According to Chair and Professor of Political Science Mark Reinhardt, the political science department is carrying out a thorough revision of the curriculum “so that it will be better suited to teaching that will be either remote or hybrid.” This has meant lowering enrolment caps and, in some cases, adding sections. Reinhardt believes that despite these changes, student demand should be met “because few faculty are on leave and the student course load will be reduced from 4 to 3 courses per semester.”
The political science department is also relaxing some internal requirements for the Class of 2021. “Our goal was to provide flexibility,” Reinhardt said, “while [ensuring] that everyone graduating with the degree has received an intellectually serious education in the study of politics.”
Reinhardt, due to age and health considerations, said he will teach remotely. “I have not had to decide on how I would retool my course,” Reinhardt said. “But as a department chair, it is clear to me that the additional burden and challenges of hybrid teaching are leading some colleagues who had been seriously considering teaching face to face to choose or lean toward remote instruction.”
Professor of English James Pethica, on the other hand, indicated that he would still teach in person. With a hybrid curriculum, his “principal aim will be finding ways to help constitute as much exchange and community between class members as possible,” he said. He described some ways of doing this, including “setting up small student-only discussion groups with defined projects outside our synchronous meetings; two-or-three-to-one group meetings, likewise, along the lines of mini tutorials; regular use of breakout rooms during synchronous meetings; [and] more use of discussion boards.” He added that he might change the content of his courses “moderately” in order to best “generate and hold attention over the course of an online meeting.”
Like Pethica, Associate Professor of Biology Matt Carter would choose to teach in person this fall, and expressed optimism about the feasibility of teaching hybrid courses. “I greatly appreciate that faculty have been asked for their preferences, and I support anyone who prefers to teach remotely,” Carter said. “But I have realized that many of the joys of teaching, for me, occur in person.”

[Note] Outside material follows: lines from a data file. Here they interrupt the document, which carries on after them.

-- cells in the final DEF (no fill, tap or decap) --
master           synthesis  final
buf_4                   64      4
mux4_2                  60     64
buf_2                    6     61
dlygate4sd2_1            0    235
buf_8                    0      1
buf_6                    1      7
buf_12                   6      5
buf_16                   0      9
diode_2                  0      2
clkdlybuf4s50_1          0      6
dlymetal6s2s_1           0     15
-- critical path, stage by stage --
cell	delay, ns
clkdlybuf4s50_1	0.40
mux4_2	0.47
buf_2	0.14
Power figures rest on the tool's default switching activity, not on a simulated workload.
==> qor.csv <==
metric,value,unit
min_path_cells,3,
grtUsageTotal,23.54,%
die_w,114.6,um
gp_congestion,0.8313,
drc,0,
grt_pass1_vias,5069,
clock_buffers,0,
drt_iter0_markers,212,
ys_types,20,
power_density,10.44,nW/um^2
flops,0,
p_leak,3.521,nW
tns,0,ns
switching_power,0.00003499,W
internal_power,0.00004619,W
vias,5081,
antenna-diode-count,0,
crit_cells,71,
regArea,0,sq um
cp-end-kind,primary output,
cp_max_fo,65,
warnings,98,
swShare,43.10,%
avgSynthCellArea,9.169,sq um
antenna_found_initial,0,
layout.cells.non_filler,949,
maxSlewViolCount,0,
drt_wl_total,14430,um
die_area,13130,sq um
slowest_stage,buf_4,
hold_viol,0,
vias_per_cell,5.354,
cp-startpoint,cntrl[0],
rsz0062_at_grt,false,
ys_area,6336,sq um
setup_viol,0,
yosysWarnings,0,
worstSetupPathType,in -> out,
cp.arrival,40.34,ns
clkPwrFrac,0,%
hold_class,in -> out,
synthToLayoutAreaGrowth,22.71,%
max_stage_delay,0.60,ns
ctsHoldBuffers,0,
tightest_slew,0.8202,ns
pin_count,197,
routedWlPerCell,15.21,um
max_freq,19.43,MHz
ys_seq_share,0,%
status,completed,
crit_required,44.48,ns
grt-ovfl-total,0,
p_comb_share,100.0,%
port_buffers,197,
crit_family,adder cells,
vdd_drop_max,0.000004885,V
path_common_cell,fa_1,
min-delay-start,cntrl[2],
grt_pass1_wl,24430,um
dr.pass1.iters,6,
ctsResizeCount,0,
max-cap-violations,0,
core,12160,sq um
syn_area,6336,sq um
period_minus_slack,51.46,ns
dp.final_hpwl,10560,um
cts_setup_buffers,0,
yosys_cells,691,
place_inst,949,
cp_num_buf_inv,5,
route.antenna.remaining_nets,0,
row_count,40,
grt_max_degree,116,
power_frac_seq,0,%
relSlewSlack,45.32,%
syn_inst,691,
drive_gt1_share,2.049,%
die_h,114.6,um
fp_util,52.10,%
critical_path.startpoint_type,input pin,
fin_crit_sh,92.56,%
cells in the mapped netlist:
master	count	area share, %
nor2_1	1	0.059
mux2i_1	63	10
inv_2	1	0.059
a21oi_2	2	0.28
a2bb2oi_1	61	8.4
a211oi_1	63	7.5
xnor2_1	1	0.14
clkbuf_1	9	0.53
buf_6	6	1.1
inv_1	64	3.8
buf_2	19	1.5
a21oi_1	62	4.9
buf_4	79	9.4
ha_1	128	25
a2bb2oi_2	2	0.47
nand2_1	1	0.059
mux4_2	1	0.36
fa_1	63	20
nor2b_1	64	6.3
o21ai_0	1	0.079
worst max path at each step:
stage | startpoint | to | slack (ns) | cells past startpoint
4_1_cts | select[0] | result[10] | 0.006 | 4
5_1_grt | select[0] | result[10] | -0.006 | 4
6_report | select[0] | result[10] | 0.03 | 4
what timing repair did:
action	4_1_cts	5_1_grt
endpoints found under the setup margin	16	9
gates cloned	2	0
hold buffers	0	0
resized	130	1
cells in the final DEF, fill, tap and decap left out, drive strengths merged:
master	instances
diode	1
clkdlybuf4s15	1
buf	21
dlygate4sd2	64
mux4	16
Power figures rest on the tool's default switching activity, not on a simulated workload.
==> flow/run.sh <==
#!/bin/bash
# OpenROAD 26Q1-2900-gdf79404cd8, Yosys 0.63+post, stock flow scripts
make -C /OpenROAD-flow-scripts/flow DESIGN_CONFIG=/design/flow/config.mk WORK_HOME=/design/flow/orfs finish
==> flow/config.mk <==
export PLATFORM = sky130hd
export DESIGN_NAME = IM
export DESIGN_NICKNAME = IM
export VERILOG_FILES = /design/flow/design.v
export SDC_FILE = /design/flow/constraint.sdc
export NUM_CORES = 4
export LEC_CHECK = 1
export CORE_AREA = 10 10 70 70
export DIE_AREA = 0 0 80 80
==> flow/constraint.sdc <==
current_design IM

set clk_period 1.0
set clk_io_pct 0.2

create_clock -name clk0 -period $clk_period

set non_clock_inputs [all_inputs -no_clocks]
set_input_delay [expr $clk_period * $clk_io_pct] -clock clk0 $non_clock_inputs
set_output_delay [expr $clk_period * $clk_io_pct] -clock clk0 [all_outputs]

While he said designing a hybrid model would “require an incredible amount of time,” he noted potential advantages for students. If he were to create narrated PowerPoint slides designed for remote students, he gave as an example, those resources could also benefit in-person students seeking a way to review or make up material, as well as future students. “Therefore, I am going to try and be smart about investing in remote teaching materials that will serve all students in my courses as well as students who enroll in the course in the future,” Carter said.
Carter cited the responses of the College community to the pandemic as the source of his optimism. “Everyone is trying their best,” he said. “Faculty and staff have worked tremendously hard to help students in and out of the virtual classroom, and students have worked tremendously hard to complete their coursework and make the best of an unfortunate situation.”